Task input |
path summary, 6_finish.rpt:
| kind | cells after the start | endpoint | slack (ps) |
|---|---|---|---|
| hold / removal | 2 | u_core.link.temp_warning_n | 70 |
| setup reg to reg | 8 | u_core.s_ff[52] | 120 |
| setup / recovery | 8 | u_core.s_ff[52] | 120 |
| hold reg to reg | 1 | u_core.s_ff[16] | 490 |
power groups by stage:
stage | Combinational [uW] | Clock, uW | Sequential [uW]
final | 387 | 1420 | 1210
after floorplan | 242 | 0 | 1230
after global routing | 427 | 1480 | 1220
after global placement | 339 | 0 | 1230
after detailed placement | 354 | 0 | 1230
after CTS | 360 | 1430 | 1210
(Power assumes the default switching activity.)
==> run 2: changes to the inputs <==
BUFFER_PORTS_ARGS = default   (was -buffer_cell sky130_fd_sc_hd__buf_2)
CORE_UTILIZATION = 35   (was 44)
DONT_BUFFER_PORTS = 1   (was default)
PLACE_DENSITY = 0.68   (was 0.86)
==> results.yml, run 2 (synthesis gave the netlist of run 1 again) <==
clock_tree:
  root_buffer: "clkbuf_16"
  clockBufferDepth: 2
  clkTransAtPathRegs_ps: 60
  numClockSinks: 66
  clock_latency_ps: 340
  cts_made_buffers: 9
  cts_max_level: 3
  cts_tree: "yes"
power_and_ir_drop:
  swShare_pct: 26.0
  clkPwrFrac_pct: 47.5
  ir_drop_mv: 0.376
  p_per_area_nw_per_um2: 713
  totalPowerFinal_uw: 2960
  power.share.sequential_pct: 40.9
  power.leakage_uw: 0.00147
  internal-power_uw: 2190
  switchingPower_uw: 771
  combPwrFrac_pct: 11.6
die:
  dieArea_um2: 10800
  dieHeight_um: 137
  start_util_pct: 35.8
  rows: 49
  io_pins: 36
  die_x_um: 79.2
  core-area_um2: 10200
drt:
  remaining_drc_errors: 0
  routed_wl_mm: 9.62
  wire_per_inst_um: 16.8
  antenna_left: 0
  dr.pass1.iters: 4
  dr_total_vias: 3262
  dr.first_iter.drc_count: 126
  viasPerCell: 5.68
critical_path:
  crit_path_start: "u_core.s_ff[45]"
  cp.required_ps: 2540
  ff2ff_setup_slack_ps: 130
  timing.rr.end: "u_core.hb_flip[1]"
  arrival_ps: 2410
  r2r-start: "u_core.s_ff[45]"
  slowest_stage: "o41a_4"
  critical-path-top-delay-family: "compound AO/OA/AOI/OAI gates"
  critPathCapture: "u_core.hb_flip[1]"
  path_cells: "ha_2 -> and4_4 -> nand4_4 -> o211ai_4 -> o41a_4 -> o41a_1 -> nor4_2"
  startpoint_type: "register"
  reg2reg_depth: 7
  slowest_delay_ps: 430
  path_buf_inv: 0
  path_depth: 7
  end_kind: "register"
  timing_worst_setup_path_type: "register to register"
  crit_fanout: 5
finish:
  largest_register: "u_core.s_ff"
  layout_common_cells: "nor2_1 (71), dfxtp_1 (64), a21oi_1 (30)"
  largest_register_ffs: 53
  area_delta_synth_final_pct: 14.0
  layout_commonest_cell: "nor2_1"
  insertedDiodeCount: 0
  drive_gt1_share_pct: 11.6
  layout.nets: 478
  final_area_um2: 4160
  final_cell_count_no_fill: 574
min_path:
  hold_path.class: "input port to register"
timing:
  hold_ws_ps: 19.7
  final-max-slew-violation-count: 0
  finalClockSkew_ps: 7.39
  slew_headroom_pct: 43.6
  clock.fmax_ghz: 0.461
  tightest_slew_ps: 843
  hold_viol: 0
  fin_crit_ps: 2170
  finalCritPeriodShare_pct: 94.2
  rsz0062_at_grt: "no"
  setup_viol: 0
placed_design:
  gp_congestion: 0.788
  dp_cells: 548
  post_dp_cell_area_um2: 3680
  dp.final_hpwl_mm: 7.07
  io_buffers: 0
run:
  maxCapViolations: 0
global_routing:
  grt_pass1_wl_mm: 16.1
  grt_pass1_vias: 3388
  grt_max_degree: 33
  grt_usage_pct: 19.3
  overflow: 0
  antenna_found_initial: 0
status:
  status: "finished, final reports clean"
==> config.mk <==
export PLATFORM = sky130hd
export DESIGN_NAME = tcr_top
export DESIGN_NICKNAME = d
export VERILOG_FILES = /design/src/tcr_pkg.sv /design/src/tcr_top.sv /design/src/tcr_cmp_chan.sv
export VERILOG_INCLUDE_DIRS = /design/src /design/src/src
export SDC_FILE = /design/constraint.sdc
export NUM_CORES = 1
export LEC_CHECK = 0
export BUFFER_PORTS_ARGS = -buffer_cell sky130_fd_sc_hd__buf_4
export CORE_ASPECT_RATIO = 0.9
export CORE_UTILIZATION = 25
export DETAILED_ROUTE_END_ITERATION = 16
export SYNTH_ARGS = -nofsm -noshare
export SYNTH_HDL_FRONTEND = slang
export SYNTH_SLANG_ARGS = --single-unit
==> constraint.sdc <==
create_clock -name clk_i -period 4.22 [get_ports clk_i]
set_clock_uncertainty 0.1 [all_clocks]
set_input_delay 0.211 -clock clk_i [delete_from_list [all_inputs] [get_ports clk_i]]
set_output_delay 0.211 -clock clk_i [all_outputs]
set_load 0.03 [all_outputs]
$ cat config.mk
export PLATFORM = sky130hd
export DESIGN_NAME = dac_control_logic
export DESIGN_NICKNAME = d
export VERILOG_FILES = /design/src/common/dac_pkg.sv /design/src/common/dac_wake_if.sv /design/src/design/dac_sleep_gate.sv /design/src/design/dac_wake_timer.sv /design/src/design/dac_control_logic.sv
export VERILOG_INCLUDE_DIRS = /design/src /design/src/common
export SDC_FILE = /design/constraint.sdc
export NUM_CORES = 1
export LEC_CHECK = 0
export ABC_AREA = 0
export BUFFER_PORTS_ARGS = -buffer_cell sky130_fd_sc_hd__buf_4
export CAP_MARGIN = 30
export CORE_MARGIN = 8
export CORE_UTILIZATION = 30
export DETAILED_ROUTE_END_ITERATION = 6
export GPL_TIMING_DRIVEN = 0
export SLEW_MARGIN = 15
export SYNTH_ARGS = -nofsm -noshare
export SYNTH_HDL_FRONTEND = slang
export SYNTH_SLANG_ARGS = --single-unit
$ cat constraint.sdc
create_clock -name ref_clk -period 1.9 [get_ports ref_clk]
set_input_delay 0.095 -clock ref_clk [delete_from_list [all_inputs] [get_ports ref_clk]]
set_output_delay 0.095 -clock ref_clk [all_outputs]
set_load 0.02 [all_outputs]
$ cat src/common/dac_cfg.svh
// register map, field positions, reset values and timing for the converter control block
// assumes a 10 MHz single clock and a byte-wide register port
`ifndef DAC_CFG_SVH
`define DAC_CFG_SVH

`define DAC_OFS_CTRL    8'h00
`define DAC_OFS_CODE    8'h01
`define DAC_BIT_ENABLE  0
`define DAC_BIT_PIN_OUTPUT_DRIVE_ON   6
`define DAC_BIT_STDBY   7
`define DAC_CTRL_WMASK  8'hc1
`define DAC_CTRL_RST    8'h00
`define DAC_CODE_RST    8'h00
`define DAC_BYTE_ZERO   8'h00
`define DAC_CLK_MHZ     10
`define DAC_WAKE_NS     1000
`define DAC_WAKE_CYCLES ((`DAC_WAKE_NS * `DAC_CLK_MHZ + 999) / 1000)

`endif

$ cat src/common/dac_pkg.sv
// shared types of the converter control block
// assumes dac_cfg.svh for all numeric constants
package dac_pkg;
  typedef logic [7:0] byte_t;
  typedef logic [7:0] bus_addr_t;
  typedef enum logic [1:0] {
    ST_OFF,
    ST_RUN,
    ST_SLEEP,
    ST_WAKE
  } conv_state_e;
endpackage

$ cat src/common/dac_wake_if.sv
// carrier between the control top, its sleep gate and its wake timer
// assumes all three sit on ref_clk
`timescale 1ns/1ps
interface dac_wake_if;
  logic start;
  logic done;
  logic standby;
  logic powerdown;
  logic keep_run;
  logic clk_present;
  logic power_allowed;

  modport ctrl  (output start, standby, powerdown, keep_run, clk_present,
                 input  done, power_allowed);
  modport timer (input start, output done);
  modport gate  (input standby, powerdown, keep_run, clk_present, output power_allowed);
endinterface

$ cat src/design/dac_sleep_gate.sv
// decides whether the converter may stay powered in the present sleep mode
// assumes sleep-mode levels come from logic on ref_clk
`timescale 1ns/1ps
module dac_sleep_gate (
  dac_wake_if.gate w  // sleep levels in, power permission out
);
  always_comb begin
    w.power_allowed = !w.powerdown
                      && (!w.standby || (w.keep_run && w.clk_present));
  end
endmodule // dac_sleep_gate

$ cat src/design/dac_wake_timer.sv
// start-up delay counter used when the converter wakes from sleep
// assumes start is a one-cycle pulse on ref_clk
`timescale 1ns/1ps
`include "dac_cfg.svh"
module dac_wake_timer #(
  parameter int unsigned WAKE_CYCLES = `DAC_WAKE_CYCLES  // start-up delay in cycles
) (
  input  wire logic ref_clk,  // system clock
  input  wire logic rst_n,    // synchronised reset, active low
  dac_wake_if.timer w         // start pulse in, done out
);
  localparam int unsigned CW = $clog2(WAKE_CYCLES + 1);
  logic [CW-1:0] cnt;
  logic [CW-1:0] next_cnt;

  always_comb begin
    next_cnt = cnt;
    if (w.start) begin
      next_cnt = CW'(WAKE_CYCLES);
    end else if (cnt != '0) begin
      next_cnt = cnt - CW'(1);
    end
  end

  always_ff @(posedge ref_clk or negedge rst_n) begin
    if (!rst_n) begin
      cnt <= '0;
    end else begin
      cnt <= next_cnt;
    end
  end

  // done ignores start: start only comes while sleeping, so no path loops back
  assign w.done = (cnt == CW'(1));
endmodule // dac_wake_timer

$ cat src/design/dac_control_logic.sv
// control side of an 8-bit voltage-output converter: registers, power and conversion start
// assumes sleep levels and clock-present come from logic on ref_clk; analog core lies outside
`timescale 1ns/1ps
`include "dac_cfg.svh"

// How it works
// - enable bit written one turns converter on; written zero turns it off
// - pin drive bit six powers the output buffer and routes output to pin
// - while running, each code write starts a new conversion at once
// - while disabled, code writes only store; writing enable one then converts
// - standby keeps converting only with keep-running bit set and clock present
// - stopped in standby powers core and buffer off; wake waits start-up delay
// - power-down sleep always turns core and buffer off
// - internal comparator and ADC see the output whenever converter runs
// - code register at offset one holds eight bits, resets to zero
// - processor halt for debug leaves converter state and output untouched
module dac_control_logic #(
  parameter int unsigned WAKE_CYCLES = `DAC_WAKE_CYCLES  // start-up delay in cycles
) (
  input  wire logic              ref_clk,         // 10 MHz clock
  input  wire logic              rstn,            // async reset, active low
  input  wire dac_pkg::bus_addr_t addr,           // register address
  input  wire dac_pkg::byte_t    wdata,           // write data
  input  wire logic              wr,              // write strobe
  input  wire logic              rd,              // read strobe
  output      dac_pkg::byte_t    rdata,           // read data, cycle after rd
  input  wire logic              sleep_standby,   // device in standby sleep
  input  wire logic              sleep_powerdown, // device in power-down sleep
  input  wire logic              per_clk_present, // peripheral clock kept in sleep
  output      logic              core_on,         // analog core powered
  output      logic              buffer_on,       // output buffer on, output on pin
  output      logic              internal_on,     // output offered to comparator and ADC
  output      logic              conv_start,      // one-cycle conversion start
  output      dac_pkg::byte_t    conv_code        // code being converted
);
  import dac_pkg::*;

  function automatic logic reg_hit(input bus_addr_t a, input bus_addr_t ofs);
    return a == ofs;
  endfunction

  // reset release
  logic rst_meta;
  logic rst_n;
  always_ff @(posedge ref_clk or negedge rstn) begin
    if (!rstn) begin
      rst_meta <= 1'b0;
      rst_n    <= 1'b0;
    end else begin
      rst_meta <= 1'b1;
      rst_n    <= rst_meta;
    end
  end

  // register file
  byte_t ctrl;
  byte_t code;
  byte_t next_ctrl;
  byte_t next_code;
  byte_t next_rdata;
  logic  ctrl_write;
  logic  code_write;

  always_comb begin
    ctrl_write = wr && reg_hit(addr, `DAC_OFS_CTRL);
    code_write = wr && reg_hit(addr, `DAC_OFS_CODE);
    next_ctrl  = ctrl;
    next_code  = code;
    next_rdata = `DAC_BYTE_ZERO;
    if (ctrl_write) begin
      next_ctrl = wdata & `DAC_CTRL_WMASK;
    end
    if (code_write) begin
      next_code = wdata;
    end
    if (rd && reg_hit(addr, `DAC_OFS_CTRL)) begin
      next_rdata = ctrl & `DAC_CTRL_WMASK;
    end else if (rd && reg_hit(addr, `DAC_OFS_CODE)) begin
      next_rdata = code;
    end
  end

  always_ff @(posedge ref_clk or negedge rst_n) begin
    if (!rst_n) begin
      ctrl  <= `DAC_CTRL_RST;
      code  <= `DAC_CODE_RST;
      rdata <= `DAC_BYTE_ZERO;
    end else begin
      ctrl  <= next_ctrl;
      code  <= next_code;
      rdata <= next_rdata;
    end
  end

  // sleep gate and wake timer
  dac_wake_if w ();
  logic wake_start;

  assign w.start       = wake_start;
  assign w.standby     = sleep_standby;
  assign w.powerdown   = sleep_powerdown;
  assign w.keep_run    = ctrl[`DAC_BIT_STDBY];
  assign w.clk_present = per_clk_present;

  dac_sleep_gate u_gate (
    .w (w.gate)
  );

  dac_wake_timer #(
    .WAKE_CYCLES (WAKE_CYCLES)
  ) u_timer (
    .ref_clk (ref_clk),
    .rst_n   (rst_n),
    .w       (w.timer)
  );

  // conversion and power state; no debug-halt input, so a halt changes nothing
  conv_state_e state;
  conv_state_e next_state;
  logic        next_conv_start;
  byte_t       next_conv_code;
  logic        en_now;
  logic        run_next;
  logic        power_next;

  always_comb begin
    en_now          = next_ctrl[`DAC_BIT_ENABLE];
    next_state      = state;
    next_conv_start = 1'b0;
    next_conv_code  = conv_code;
    wake_start      = 1'b0;
    unique case (state)
      ST_OFF: begin
        if (en_now && w.power_allowed) begin
          next_state      = ST_RUN;
          next_conv_start = 1'b1;
          next_conv_code  = next_code;
        end else if (en_now) begin
          next_state = ST_SLEEP;
        end
      end
      ST_RUN: begin
        if (!en_now) begin
          next_state = ST_OFF;
        end else if (!w.power_allowed) begin
          next_state = ST_SLEEP;
        end else if (code_write) begin
          next_conv_start = 1'b1;
          next_conv_code  = wdata;
        end
      end
      ST_SLEEP: begin
        if (!en_now) begin
          next_state = ST_OFF;
        end else if (w.power_allowed) begin
          next_state = ST_WAKE;
          wake_start = 1'b1;
        end
      end
      ST_WAKE: begin
        if (!en_now) begin
          next_state = ST_OFF;
        end else if (!w.power_allowed) begin
          next_state = ST_SLEEP;
        end else if (w.done) begin
          next_state      = ST_RUN;
          next_conv_start = 1'b1;
          next_conv_code  = next_code;
        end
      end
    endcase
    run_next   = next_state == ST_RUN;
    power_next = run_next || next_state == ST_WAKE;
  end

  always_ff @(posedge ref_clk or negedge rst_n) begin
    if (!rst_n) begin
      state       <= ST_OFF;
      conv_start  <= 1'b0;
      conv_code   <= `DAC_CODE_RST;
      core_on     <= 1'b0;
      buffer_on   <= 1'b0;
      internal_on <= 1'b0;
    end else begin
      state       <= next_state;
      conv_start  <= next_conv_start;
      conv_code   <= next_conv_code;
      core_on     <= power_next;
      buffer_on   <= power_next && next_ctrl[`DAC_BIT_PIN_OUTPUT_DRIVE_ON];
      internal_on <= run_next;
    end
  end

  // cycles spent waking, watched by the start-up check
  logic [15:0] wake_age;
  always_ff @(posedge ref_clk or negedge rst_n) begin
    if (!rst_n) begin
      wake_age <= 16'h0000;
    end else if (state != ST_WAKE) begin
      wake_age <= 16'h0000;
    end else begin
      wake_age <= wake_age + 16'h0001;
    end
  end

  a_enable_powers_core: assert property (
    @(posedge ref_clk) disable iff (!rst_n)
    (state == ST_OFF && ctrl_write && wdata[`DAC_BIT_ENABLE] && w.power_allowed)
      |=> core_on && internal_on)
    else $error("enable write did not power the converter");

  a_disable_drops_core: assert property (
    @(posedge ref_clk) disable iff (!rst_n)
    (ctrl_write && !wdata[`DAC_BIT_ENABLE])
      |=> !core_on && !buffer_on && !internal_on && state == ST_OFF)
    else $error("disable write left the converter on");

  a_buffer_follows_bit: assert property (
    @(posedge ref_clk) disable iff (!rst_n)
    (state == ST_RUN && w.power_allowed && ctrl_write
      && wdata[`DAC_BIT_ENABLE] && wdata[`DAC_BIT_PIN_OUTPUT_DRIVE_ON])
      |=> buffer_on ##1 (buffer_on || $past(wr) || !$past(w.power_allowed)))
    else $error("pin drive bit did not turn on the buffer");

  a_write_converts: assert property (
    @(posedge ref_clk) disable iff (!rst_n)
    (state == ST_RUN && w.power_allowed && code_write)
      |=> conv_start && conv_code == $past(wdata) && code == $past(wdata))
    else $error("code write while running did not start a conversion");

  a_idle_write_stores: assert property (
    @(posedge ref_clk) disable iff (!rst_n)
    (state == ST_OFF && code_write && !sleep_standby && !sleep_powerdown)
      |=> !conv_start && code == $past(wdata) && !core_on)
    else $error("code write while disabled converted or was lost");

  a_enable_converts: assert property (
    @(posedge ref_clk) disable iff (!rst_n)
    (state == ST_OFF && ctrl_write && wdata[`DAC_BIT_ENABLE] && w.power_allowed)
      |=> conv_start && conv_code == code)
    else $error("enable write did not convert the stored code");

  a_standby_stops: assert property (
    @(posedge ref_clk) disable iff (!rst_n)
    (state == ST_RUN && sleep_standby && !ctrl[`DAC_BIT_STDBY] && !wr)
      |=> !core_on && !buffer_on && state == ST_SLEEP)
    else $error("converter kept running into standby");

  a_standby_keeps: assert property (
    @(posedge ref_clk) disable iff (!rst_n)
    (state == ST_RUN && sleep_standby && !sleep_powerdown && per_clk_present
      && ctrl[`DAC_BIT_STDBY] && !wr)
      |=> core_on && state == ST_RUN)
    else $error("keep-running setting did not hold converter in standby");

  a_wake_delay: assert property (
    @(posedge ref_clk) disable iff (!rst_n)
    (state == ST_WAKE && next_state == ST_RUN)
      |-> wake_age == 16'(WAKE_CYCLES - 1))
    else $error("wake start-up delay has the wrong length");

  a_powerdown_off: assert property (
    @(posedge ref_clk) disable iff (!rst_n)
    sleep_powerdown |=> !core_on && !buffer_on && !internal_on)
    else $error("converter stayed on in power-down");

  a_internal_route: assert property (
    @(posedge ref_clk) disable iff (!rst_n)
    $rose(internal_on)
      |-> ctrl[`DAC_BIT_ENABLE] && state == ST_RUN && !$past(sleep_powerdown))
    else $error("internal route opened without a running converter");

  a_unused_bits_zero: assert property (
    @(posedge ref_clk) disable iff (!rst_n)
    (rd && reg_hit(addr, `DAC_OFS_CTRL)) |=> rdata[5:1] == 5'h0)
    else $error("unused control bits read nonzero");

  a_buffer_needs_bit: assert property (
    @(posedge ref_clk) disable iff (!rst_n)
    buffer_on
      |-> core_on && ctrl[`DAC_BIT_PIN_OUTPUT_DRIVE_ON])
    else $error("output buffer on without its pin drive bit");

  a_internal_needs_enable: assert property (
    @(posedge ref_clk) disable iff (!rst_n)
    internal_on
      |-> core_on && ctrl[`DAC_BIT_ENABLE])
    else $error("internal route open while converter disabled");

  a_sleep_no_start: assert property (
    @(posedge ref_clk) disable iff (!rst_n)
    (state == ST_SLEEP)
      |=> !conv_start && !internal_on)
    else $error("conversion started straight out of sleep");

  a_start_single: assert property (
    @(posedge ref_clk) disable iff (!rst_n)
    (conv_start && !code_write)
      |=> !conv_start)
    else $error("conversion start without a new cause");
endmodule // dac_control_logic

---- Yosys cells after proc, flatten, opt, wreduce, memory -nomap -nowiden ----
Cells that the tools add are included.
word-level totals
  register bits ........................... 39
  bits of input ports ..................... 23
  output and inout port bits .............. 20
cells by class
  $add $sub $neg .......................... 1
  equal/unequal tests ..................... 14
  mux-type cells .......................... 35
  reductions and logical operators ........ 18
operators with widths
  kind                   count
  $mux W8                10
  $pmux W8 S3            1
  $mux W2                9
  $ne A2 B2 Y1 const B   6
  $mux W1                10
  $eq A8 B1 Y1 const B   1
  $logic_and A1 B1 Y1    8
  $logic_not A8 Y1       1
  $mux W4                2
  $pmux W2 S4            1
  $reduce_and A8 Y1      1
  $mux W7                1
  $eq A2 B2 Y1 const B   3
  $eq A2 B1 Y1 const B   2
  $eq A4 B1 Y1 const B   1
  $reduce_bool A4 Y1     1
  $sub A4 B1 Y4 const B  1
  $pmux W1 S3            1
  $reduce_bool A3 Y1     1
  $logic_not A1 Y1       2
  $logic_not A2 Y1       1
  $logic_or A1 B1 Y1     2
  $ne A2 B1 Y1 const B   1
  $reduce_bool A2 Y1     1

---- Longest topological paths before layout ----
  depth after elaboration ................. 9
  depth in mapped cells ................... 6

---- Cells and area by module ----
A second synthesis with hierarchy kept.
unflattened totals
  cell total of the unflattened synthesis .. 127
  area, all modules ....................... 1716.6 sq um
by module, submodules not included
  module             instances  cells an instance  area an instance (sq um)
  dac_control_logic  1          101                1462.7
  dac_wake_timer     1          24                 241.5
  dac_sleep_gate     1          2                  12.5

---- Worst setup path after synthesis ----
OpenSTA, ideal clock, no wires.
  path kind ............................... input port to flip-flop
  start ................................... in addr[7]
  end ..................................... reg conv_code[0]
  setup time .............................. 0.125 ns
  arrival ................................. 1.551 ns
  required time ........................... 1.775 ns
  path slack .............................. 0.224 ns
  stages on the path ...................... 5
  cells stage by stage .................... nor4_4 > and4b_2 > mux2_4 > nand3_4 > mux2_2
between the ends
  longest elaborated chain between the ends .. 7
ends and longest elaborated chain
  item                  line                      source
  start, declared       dac_control_logic.sv:22   input wire dac_pkg::bus_addr_t addr,
  $eq A8 B1 Y1          dac_control_logic.sv:39   return a == ofs;
  $logic_and A1 B1 Y1   dac_control_logic.sv:66   code_write = wr && reg_hit(addr, `DAC_OFS_CODE);
  $mux W8               dac_control_logic.sv:73   if (code_write) begin
  $mux W8               dac_control_logic.sv:165  end else if (w.done) begin
  $mux W8               dac_control_logic.sv:163  end else if (!w.power_allowed) begin
  $mux W8               dac_control_logic.sv:161  if (!en_now) begin
  $pmux W8 S3           dac_control_logic.sv:132  unique case (state)
  end signal, assigned  dac_control_logic.sv:180  conv_code <= `DAC_CODE_RST;
  end signal, assigned  dac_control_logic.sv:187  conv_code <= next_conv_code;
  end, declared         dac_control_logic.sv:34   output dac_pkg::byte_t conv_code
Parallel ways exist; a longest one is shown, timed or not. The select of a mux whose other input is x is not followed.
A chain may end at the register's enable or synchronous reset.

---- Worst setup path in the final report ----
  start ................................... reg ctrl[7]
  end ..................................... reg conv_code[2]
between the ends
  longest elaborated chain between the ends .. 6
ends and longest elaborated chain
  item                           line                      source
  start, declared                dac_control_logic.sv:56   byte_t ctrl;
  start signal, assigned         dac_control_logic.sv:85   ctrl <= `DAC_CTRL_RST;
  start signal, assigned         dac_control_logic.sv:89   ctrl <= next_ctrl;
  $logic_and A1 B1 Y1 *          dac_sleep_gate.sv:9       && (!w.standby || (w.keep_run && w.clk_present));
  $logic_or A1 B1 Y1 *           dac_sleep_gate.sv:9
  $logic_and A1 B1 Y1 *          dac_sleep_gate.sv:9
  $logic_and A1 B1 Y1            dac_control_logic.sv:134  if (en_now && w.power_allowed) begin
  $ne A2 B2 Y1 (no line)         n/a
  $reduce_and A8 Y1 (no line) *  n/a
Every way passes the cells marked *; elsewhere a longest branch is shown, timed or not.

==> flow_summary.toml <==
[outcome]
status = "completed"

[clock_tree]
cts_tree = "done"
numCtsBuffers = 5
worstSkewPairLatency_ns = 0.28
cts.sinks = 38
clockBufferDepth = 2
cts-htree-levels = 2
clkTransAtPathRegs_ns = 0.07
cts-root-buf = "clkbuf_8"
post_cts_buffers = 0

[final_layout]
areaGrowthSynthToFinish_pct = 30.5
final_cell_mix = "buf_4, dfrtp_1, mux2_2, clkbuf_8"
finalNetCount = 193
final_common_cell = "buf_4"
drive_gt1_share_pct = 50.3
final_cell_area_um2 = 2160
num_antenna_cells = 0

[placed_design]
port_buffers = 41
pre_cts_slack_ns = -0.0791
gp_congestion = 0.760
dpl_cell_area_um2 = 2060
place_hpwl_um = 2720

[yosys]
netlist-cell-type-count = 34
ys_warn_count = 0
yosysSeqAreaShare_pct = 57.4
yosys_register_bits = 38
syn_avg_cell_area_um2 = 13.9
syn-num-nets = 144
postSynthCellCount = 119
syn_area_um2 = 1660
ys_top_cells_by_area = "dfrtp_1, mux2_2, and3_1"
synth_top_area_share_pct = 57.4
yosys.area.top_type = "dfrtp_1"

[critical_path]
path_max_fanout = 9
crit_arrival_ns = 1.89
worstSetupPathType = "reg2reg"
end_kind = "flip-flop"
reg2reg_depth = 5
startpoint_type = "flip-flop"
crit_required_ns = 2.07

[route]
drt_iter0_drc = 29
post_drt_wl_per_cell_um = 15.0
first_pass_iters = 4
route.vias.total = 1085
drtAntennaViolNets = 0
via_per_inst = 4.50
wl_um = 3620
drcViolationCount = 0

[floorplan]
die_w_um = 90.3
fp.dieH_um = 90.3
io_pins = 43
fp-row-count = 27
initial_core_util_pct = 30.7
core_um2 = 5410
die_area_um2 = 8160

[job]
cap_viol_max_count = 0

[worst_hold_path]
hp-class = "in2reg"
hold_depth = 2

[power]
ir_worst_vdd_mv = 0.379
switching_share_pct = 26.1
power_frac_seq_pct = 52.8
pwr-share-clk_pct = 31.4
p_per_area_nw_per_um2 = 821
switching_power_w = 0.000463
p_leak_nw = 1.11
internal_power_w = 0.00131
combPwrFrac_pct = 15.7

[timing]
maxSlewViolCount = 0
slew-limit-headroom_pct = 47.8
tightestPinTransition_ns = 0.783
clock.fmax_ghz = 0.580
setup_viol = 0
hold_viol = 0
fin_crit_ns = 1.72
fin_skew_ns = 0.00314
period_share_pct = 90.7
setup_slack_ns = 0.176
rsz0062_at_grt = "false"

[global_routing]
overflow = 0
grt_max_degree = 37
grt_antenna_before_repair = 0
grt_pass1_wl_um = 5820
track_usage_pct = 8.96
grt_pass1_vias = 1162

Exercise |
Please show every line of the entries above that contains the word "default".

The answer |
(Power assumes the default switching activity.)
BUFFER_PORTS_ARGS = default   (was -buffer_cell sky130_fd_sc_hd__buf_2)
DONT_BUFFER_PORTS = 1   (was default)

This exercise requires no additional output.